Telit Communications PLC (LON:TCM) is a technology company specialising in the Internet of Things (IoT), the connection of different devices across the web that allows them to exchange data.

It’s the same technology that lets you control the heating from your phone or turn the lights on and off using Alexa, however Telit’s focus is on using the technology to help businesses.

The company’s products, which vary from physical technology modules all the way to consulting services to help companies use IoT, cover a wide range of sectors including healthcare, retail, security, and energy, as well as the development of smart buildings and even smart cities.

Inflexion points

o In February 2019, Telit completed the sale of its Automotive Solutions arm to Chinese firm TUS International in a US$105mln deal that allowed the company to clear its bank debts

o In October 2018 the company inked a deal with China Unicom, the Chinese state-owned telecoms operator and the world’s fourth largest mobile service provider, to supply its deviceWISE IoT platform. At the time Telit’s executive chairman Paolo Dal Pinon said the deal was “a key development” in expanding its share of the fast-growing Chinese market

o Having returned to cash profit in the second half of last year, the AIM-listed company said it expected the six months to this June to deliver a cash profit compared to the US$7.5mln loss last year.

o Revenue from continuing business increased roughly 7.2% to US$179.5mln, with the $105mln sale of Telit’s automotive business in February resulting in fall in total group revenue to US$189.5mln from US$201.7mln.

o “We are now a more efficient organisation, focusing on growing our industrial IoT products and services, while improving the overall profitability of the business,” said chief executive Paolo Dal Pino, who moved over from his role as non-executive chairman in May. We remain on track with our operational and financial targets.”

o Net cash stood at US$44mln at the end of 30 June compared to net debt of US$34mln at the end of December, boosted by the automotive sale.

What the broker says

In a note on 28 February 2019, reiterated in July, the company’s corporate broker finnCap said the sale of the automotive business to TUS had recapitalised the business and removed “less profitable operations”.

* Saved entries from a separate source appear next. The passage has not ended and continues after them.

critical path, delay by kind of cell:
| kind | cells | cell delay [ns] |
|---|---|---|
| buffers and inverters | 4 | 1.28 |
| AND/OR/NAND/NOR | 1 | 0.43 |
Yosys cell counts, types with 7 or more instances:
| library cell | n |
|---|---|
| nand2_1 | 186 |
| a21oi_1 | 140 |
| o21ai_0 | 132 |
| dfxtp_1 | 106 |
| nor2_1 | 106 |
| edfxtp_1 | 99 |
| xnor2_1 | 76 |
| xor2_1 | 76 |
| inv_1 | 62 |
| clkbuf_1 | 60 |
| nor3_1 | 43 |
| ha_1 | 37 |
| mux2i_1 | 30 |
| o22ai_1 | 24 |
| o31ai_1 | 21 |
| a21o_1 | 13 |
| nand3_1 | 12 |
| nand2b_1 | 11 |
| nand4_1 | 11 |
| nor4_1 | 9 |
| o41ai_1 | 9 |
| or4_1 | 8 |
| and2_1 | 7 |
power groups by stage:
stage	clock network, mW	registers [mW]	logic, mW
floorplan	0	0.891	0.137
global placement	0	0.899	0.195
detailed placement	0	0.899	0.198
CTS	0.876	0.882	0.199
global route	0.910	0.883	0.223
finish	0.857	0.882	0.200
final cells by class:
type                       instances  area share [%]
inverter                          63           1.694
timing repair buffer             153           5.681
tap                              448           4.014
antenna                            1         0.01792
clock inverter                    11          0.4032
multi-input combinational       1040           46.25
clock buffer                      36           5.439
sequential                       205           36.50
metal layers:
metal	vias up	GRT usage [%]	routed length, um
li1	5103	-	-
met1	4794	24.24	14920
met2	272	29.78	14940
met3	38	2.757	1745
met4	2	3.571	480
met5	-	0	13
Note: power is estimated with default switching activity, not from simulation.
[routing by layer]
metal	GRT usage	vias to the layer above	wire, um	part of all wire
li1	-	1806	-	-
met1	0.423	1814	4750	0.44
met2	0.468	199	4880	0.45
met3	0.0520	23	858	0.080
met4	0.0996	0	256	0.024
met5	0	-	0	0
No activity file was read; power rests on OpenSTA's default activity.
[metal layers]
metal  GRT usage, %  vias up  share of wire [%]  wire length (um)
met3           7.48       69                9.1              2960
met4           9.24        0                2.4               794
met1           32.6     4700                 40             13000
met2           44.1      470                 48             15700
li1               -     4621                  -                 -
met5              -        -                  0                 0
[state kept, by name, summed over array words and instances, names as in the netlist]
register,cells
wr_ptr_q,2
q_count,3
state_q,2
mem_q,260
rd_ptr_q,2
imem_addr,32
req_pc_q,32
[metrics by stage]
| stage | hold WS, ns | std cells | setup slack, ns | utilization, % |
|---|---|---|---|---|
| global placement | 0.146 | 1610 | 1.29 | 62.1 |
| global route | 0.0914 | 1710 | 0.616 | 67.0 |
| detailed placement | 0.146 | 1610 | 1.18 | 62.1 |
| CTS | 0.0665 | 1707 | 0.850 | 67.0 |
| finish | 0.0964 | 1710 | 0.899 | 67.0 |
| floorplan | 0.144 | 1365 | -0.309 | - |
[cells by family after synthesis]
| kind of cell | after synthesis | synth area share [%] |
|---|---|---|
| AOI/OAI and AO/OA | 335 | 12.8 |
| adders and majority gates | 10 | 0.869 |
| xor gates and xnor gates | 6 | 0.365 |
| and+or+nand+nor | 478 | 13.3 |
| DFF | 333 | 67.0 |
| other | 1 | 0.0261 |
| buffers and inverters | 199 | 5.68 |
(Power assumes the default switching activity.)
## src/rtl/undolog_axil_pkg.sv

```systemverilog
// ----------------------------------------------------------------------------
// undolog_axil_pkg
// Shared definitions for the undolog AXI4-Lite control register block:
// register map offsets, register count, response encoding and the state
// types of the write and read channel FSMs.
// ----------------------------------------------------------------------------
package undolog_axil_pkg;

  localparam int REG_COUNT = 4;

  // Byte offsets of the control registers; the word index is bits [3:2].
  localparam logic [3:0] REG0_OFFSET = 4'h0;
  localparam logic [3:0] REG1_OFFSET = 4'h4;
  localparam logic [3:0] REG2_OFFSET = 4'h8;
  localparam logic [3:0] REG3_OFFSET = 4'hC;

  localparam logic [1:0] REG0_IDX = REG0_OFFSET[3:2];

  // The block only ever answers OKAY.
  localparam logic [1:0] RESP_OKAY = 2'b00;

  typedef enum logic {
    WR_IDLE,
    WR_RESP
  } wr_state_t;

  typedef enum logic {
    RD_IDLE,
    RD_DATA
  } rd_state_t;

endpackage : undolog_axil_pkg

```

## src/rtl/undolog_axil_regs.sv

```systemverilog
// ----------------------------------------------------------------------------
// undolog_axil_regs
// AXI4-Lite slave with four 32-bit read/write control registers (REG0..REG3
// at byte offsets 0x0/0x4/0x8/0xC) and a one-cycle start pulse for the
// undolog master engines.
//
// Ports
//   ACLK, ARESET        : clock (rising edge), asynchronous active-high reset
//   S_AXI_AW*           : write address channel (AWPROT ignored)
//   S_AXI_W*            : write data channel with byte strobes
//   S_AXI_B*            : write response channel (always OKAY)
//   S_AXI_AR*           : read address channel (ARPROT ignored)
//   S_AXI_R*            : read data channel (always OKAY)
//   INIT_AXI_TXN        : one-cycle pulse after a write of 1 to REG0 bit 0
//
// One outstanding transaction per channel; no address/data buffering, so a
// write is only accepted once both AWVALID and WVALID are present.
// ----------------------------------------------------------------------------
module undolog_axil_regs
  import undolog_axil_pkg::*;
#(
  parameter int C_S_AXI_DATA_WIDTH = 32,
  parameter int C_S_AXI_ADDR_WIDTH = 4
) (
  input  logic                            ACLK,
  input  logic                            ARESET,

  input  logic [C_S_AXI_ADDR_WIDTH-1:0]   S_AXI_AWADDR,
  input  logic [2:0]                      S_AXI_AWPROT,
  input  logic                            S_AXI_AWVALID,
  output logic                            S_AXI_AWREADY,

  input  logic [C_S_AXI_DATA_WIDTH-1:0]   S_AXI_WDATA,
  input  logic [C_S_AXI_DATA_WIDTH/8-1:0] S_AXI_WSTRB,
  input  logic                            S_AXI_WVALID,
  output logic                            S_AXI_WREADY,

  output logic [1:0]                      S_AXI_BRESP,
  output logic                            S_AXI_BVALID,
  input  logic                            S_AXI_BREADY,

  input  logic [C_S_AXI_ADDR_WIDTH-1:0]   S_AXI_ARADDR,
  input  logic [2:0]                      S_AXI_ARPROT,
  input  logic                            S_AXI_ARVALID,
  output logic                            S_AXI_ARREADY,

  output logic [C_S_AXI_DATA_WIDTH-1:0]   S_AXI_RDATA,
  output logic [1:0]                      S_AXI_RRESP,
  output logic                            S_AXI_RVALID,
  input  logic                            S_AXI_RREADY,

  output logic                            INIT_AXI_TXN
);

  localparam int BYTES = C_S_AXI_DATA_WIDTH / 8;

  logic [C_S_AXI_DATA_WIDTH-1:0] regs [REG_COUNT];

  wr_state_t wr_state, wr_state_next;
  rd_state_t rd_state, rd_state_next;

  logic       wr_ready_q;   // drives both AWREADY and WREADY
  logic       ar_ready_q;
  logic       wr_hs;
  logic       rd_hs;
  logic [1:0] wr_idx;
  logic [1:0] rd_idx;
  logic       init_q;
  logic [C_S_AXI_DATA_WIDTH-1:0] rdata_q;

  // Protection bits and the sub-word address bits carry no meaning here.
  logic unused_inputs;
  assign unused_inputs = ^{S_AXI_AWPROT, S_AXI_ARPROT,
                           S_AXI_AWADDR[1:0], S_AXI_ARADDR[1:0]};

  assign wr_idx = S_AXI_AWADDR[3:2];
  assign rd_idx = S_AXI_ARADDR[3:2];

  // Readies only rise while both valids are up, so a ready high with valids
  // present is a complete handshake on this edge.
  assign wr_hs = wr_ready_q && S_AXI_AWVALID && S_AXI_WVALID;
  assign rd_hs = ar_ready_q && S_AXI_ARVALID;

  // --------------------------------------------------------------------------
  // Write channel FSM
  // --------------------------------------------------------------------------
  // NOTE: sequential state uses non-blocking assignments so every flop samples
  // the pre-edge values; that is also what makes a same-cycle read of a
  // register being written return the old contents.
  always_ff @(posedge ACLK or posedge ARESET) begin
    if (ARESET) wr_state <= WR_IDLE;
    else        wr_state <= wr_state_next;
  end

  // NOTE: the next-state value is defaulted before the case so no path leaves
  // it unassigned, which would otherwise infer a latch.
  always_comb begin
    wr_state_next = wr_state;
    case (wr_state)
      WR_IDLE: if (wr_hs)        wr_state_next = WR_RESP;
      WR_RESP: if (S_AXI_BREADY) wr_state_next = WR_IDLE;
      default:                   wr_state_next = WR_IDLE;
    endcase
  end

  always_ff @(posedge ACLK or posedge ARESET) begin
    if (ARESET) begin
      wr_ready_q <= 1'b0;
      init_q     <= 1'b0;
    end else begin
      // One-cycle ready pulse: never re-armed while already high or while a
      // response is pending.
      wr_ready_q <= !wr_ready_q && S_AXI_AWVALID && S_AXI_WVALID &&
                    (wr_state == WR_IDLE);
      init_q     <= wr_hs && (wr_idx == REG0_IDX) &&
                    S_AXI_WSTRB[0] && S_AXI_WDATA[0];
    end
  end

  // NOTE: the register file is tiny and its reset value is architecturally
  // visible, so it is reset like any other flop rather than left as RAM.
  always_ff @(posedge ACLK or posedge ARESET) begin
    if (ARESET) begin
      for (int r = 0; r < REG_COUNT; r++) regs[r] <= '0;
    end else if (wr_hs) begin
      for (int b = 0; b < BYTES; b++) begin
        if (S_AXI_WSTRB[b]) regs[wr_idx][8*b +: 8] <= S_AXI_WDATA[8*b +: 8];
      end
    end
  end

  // --------------------------------------------------------------------------
  // Read channel FSM
  // --------------------------------------------------------------------------
  always_ff @(posedge ACLK or posedge ARESET) begin
    if (ARESET) rd_state <= RD_IDLE;
    else        rd_state <= rd_state_next;
  end

  always_comb begin
    rd_state_next = rd_state;
    case (rd_state)
      RD_IDLE: if (rd_hs)        rd_state_next = RD_DATA;
      RD_DATA: if (S_AXI_RREADY) rd_state_next = RD_IDLE;
      default:                   rd_state_next = RD_IDLE;
    endcase
  end

  always_ff @(posedge ACLK or posedge ARESET) begin
    if (ARESET) begin
      ar_ready_q <= 1'b0;
      rdata_q    <= '0;
    end else begin
      ar_ready_q <= !ar_ready_q && S_AXI_ARVALID && (rd_state == RD_IDLE);
      // Captured only on the handshake, so RDATA holds until RREADY.
      if (rd_hs) rdata_q <= regs[rd_idx];
    end
  end

  // --------------------------------------------------------------------------
  // Outputs
  // --------------------------------------------------------------------------
  assign S_AXI_AWREADY = wr_ready_q;
  assign S_AXI_WREADY  = wr_ready_q;
  assign S_AXI_BVALID  = (wr_state == WR_RESP);
  assign S_AXI_BRESP   = RESP_OKAY;
  assign S_AXI_ARREADY = ar_ready_q;
  assign S_AXI_RVALID  = (rd_state == RD_DATA);
  assign S_AXI_RRESP   = RESP_OKAY;
  assign S_AXI_RDATA   = rdata_q;
  assign INIT_AXI_TXN  = init_q;

endmodule : undolog_axil_regs

```
## src/rtl/or1200_fwd_pkg.sv

```systemverilog
// Shared definitions for the operand forwarding-select logic: select codes,
// address widths, the per-stage tracking record and the hit test.
package or1200_fwd_pkg;

    localparam int AW   = 5;
    localparam int SELW = 2;

    // Operand mux select codes, shared with the operand muxes themselves
    localparam logic [SELW-1:0] SEL_RF      = 2'd0;
    localparam logic [SELW-1:0] SEL_IMM     = 2'd1;
    localparam logic [SELW-1:0] SEL_EX_FORW = 2'd2;
    localparam logic [SELW-1:0] SEL_WB_FORW = 2'd3;

    // What we remember about the instruction occupying a pipeline stage
    typedef struct packed {
        logic          valid;
        logic          rfwb;
        logic          is_load;
        logic [AW-1:0] rd;
    } stage_t;

    // A stage "hits" a source when it will write that register; r0 never hits
    function automatic logic stage_hit(input stage_t stg, input logic [AW-1:0] addr);
        return stg.valid && stg.rfwb && (stg.rd == addr) && (addr != {AW{1'b0}});
    endfunction

endpackage

```

## src/rtl/or1200_fwd_cmp.sv

```systemverilog
// Compares one source operand against the EX and WB producers and returns
// the select code for its operand mux. EX is checked first because it holds
// the youngest producer of any register.
module or1200_fwd_cmp
    import or1200_fwd_pkg::*;
(
    input  logic [AW-1:0]   src_addr,
    input  logic            src_used,
    input  logic            use_imm,
    input  stage_t          ex_stage,
    input  stage_t          wb_stage,
    output logic [SELW-1:0] sel
);

    // Priority select: immediate, then unused source, then EX, then WB
    always_comb begin
        sel = SEL_RF;
        if (use_imm) begin
            sel = SEL_IMM;
        end else if (!src_used) begin
            sel = SEL_RF;
        end else if (stage_hit(ex_stage, src_addr)) begin
            sel = SEL_EX_FORW;
        end else if (stage_hit(wb_stage, src_addr)) begin
            sel = SEL_WB_FORW;
        end else begin
            sel = SEL_RF;
        end
    end

endmodule

```

## src/rtl/or1200_fwd_sel.sv

```systemverilog
// Forwarding-select and load-use hazard unit. Tracks the EX and WB
// destinations, registers the operand mux selects on every ID->EX transfer
// and requests a one-bubble stall when an ID source depends on a load in EX.
module or1200_fwd_sel #(
    parameter int AW   = 5,
    parameter int SELW = 2
) (
    input  logic            clk,
    input  logic            rst,
    input  logic            id_freeze,
    input  logic            ex_freeze,
    input  logic            id_valid,
    input  logic [AW-1:0]   id_rfa_addr,
    input  logic [AW-1:0]   id_rfb_addr,
    input  logic            id_rfa_used,
    input  logic            id_rfb_used,
    input  logic            id_imm_b,
    input  logic            id_rfwb,
    input  logic [AW-1:0]   id_rd_addr,
    input  logic            id_is_load,
    output logic [SELW-1:0] sel_a,
    output logic [SELW-1:0] sel_b,
    output logic            load_stall
);

    import or1200_fwd_pkg::stage_t;
    import or1200_fwd_pkg::stage_hit;
    import or1200_fwd_pkg::SEL_RF;

    stage_t          ex_r;
    stage_t          wb_r;
    stage_t          id_stage_s;
    logic [SELW-1:0] sel_a_r;
    logic [SELW-1:0] sel_b_r;
    logic [SELW-1:0] nxt_sel_a_s;
    logic [SELW-1:0] nxt_sel_b_s;
    logic            load_stall_s;
    logic            accept_s;

    or1200_fwd_cmp u_cmp_a (
        .src_addr (id_rfa_addr),
        .src_used (id_rfa_used),
        .use_imm  (1'b0),
        .ex_stage (ex_r),
        .wb_stage (wb_r),
        .sel      (nxt_sel_a_s)
    );

    or1200_fwd_cmp u_cmp_b (
        .src_addr (id_rfb_addr),
        .src_used (id_rfb_used),
        .use_imm  (id_imm_b),
        .ex_stage (ex_r),
        .wb_stage (wb_r),
        .sel      (nxt_sel_b_s)
    );

    // Load-use hazard: a load in EX cannot forward yet, so a consumer must wait
    always_comb begin
        load_stall_s = 1'b0;
        if (id_valid && ex_r.valid && ex_r.is_load) begin
            load_stall_s = (id_rfa_used && stage_hit(ex_r, id_rfa_addr)) ||
                           (id_rfb_used && !id_imm_b && stage_hit(ex_r, id_rfb_addr));
        end else begin
            load_stall_s = 1'b0;
        end
    end

    // Decide whether ID moves into EX and build the record it would carry
    always_comb begin
        accept_s           = id_valid && !id_freeze && !load_stall_s;
        id_stage_s         = '0;
        id_stage_s.valid   = 1'b1;
        id_stage_s.rfwb    = id_rfwb;
        id_stage_s.is_load = id_is_load;
        id_stage_s.rd      = id_rd_addr;
    end

    // Stage tracking and select registers; everything holds while EX is frozen
    always_ff @(posedge clk) begin
        if (rst) begin
            ex_r    <= '0;
            wb_r    <= '0;
            sel_a_r <= SEL_RF;
            sel_b_r <= SEL_RF;
        end else if (!ex_freeze) begin
            wb_r <= ex_r;
            if (accept_s) begin
                ex_r    <= id_stage_s;
                sel_a_r <= nxt_sel_a_s;
                sel_b_r <= nxt_sel_b_s;
            end else begin
                ex_r    <= '0;
                sel_a_r <= SEL_RF;
                sel_b_r <= SEL_RF;
            end
        end else begin
            ex_r    <= ex_r;
            wb_r    <= wb_r;
            sel_a_r <= sel_a_r;
            sel_b_r <= sel_b_r;
        end
    end

    assign sel_a      = sel_a_r;
    assign sel_b      = sel_b_r;
    assign load_stall = load_stall_s;

endmodule

```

The analysts added that with the US$106mln in cash from the sale, the company would have a net cash position of around US$60mln with the shares having an enterprise value (EV) of just US$160mln.

With finnCap forecasting underlying earnings (EBITDA) of over US$40mln, this given Telit an EV/EBITDA multiple of 4.0x, which analysts said was “extremely cheap given the underlying market opportunity in the exciting IoT markets”.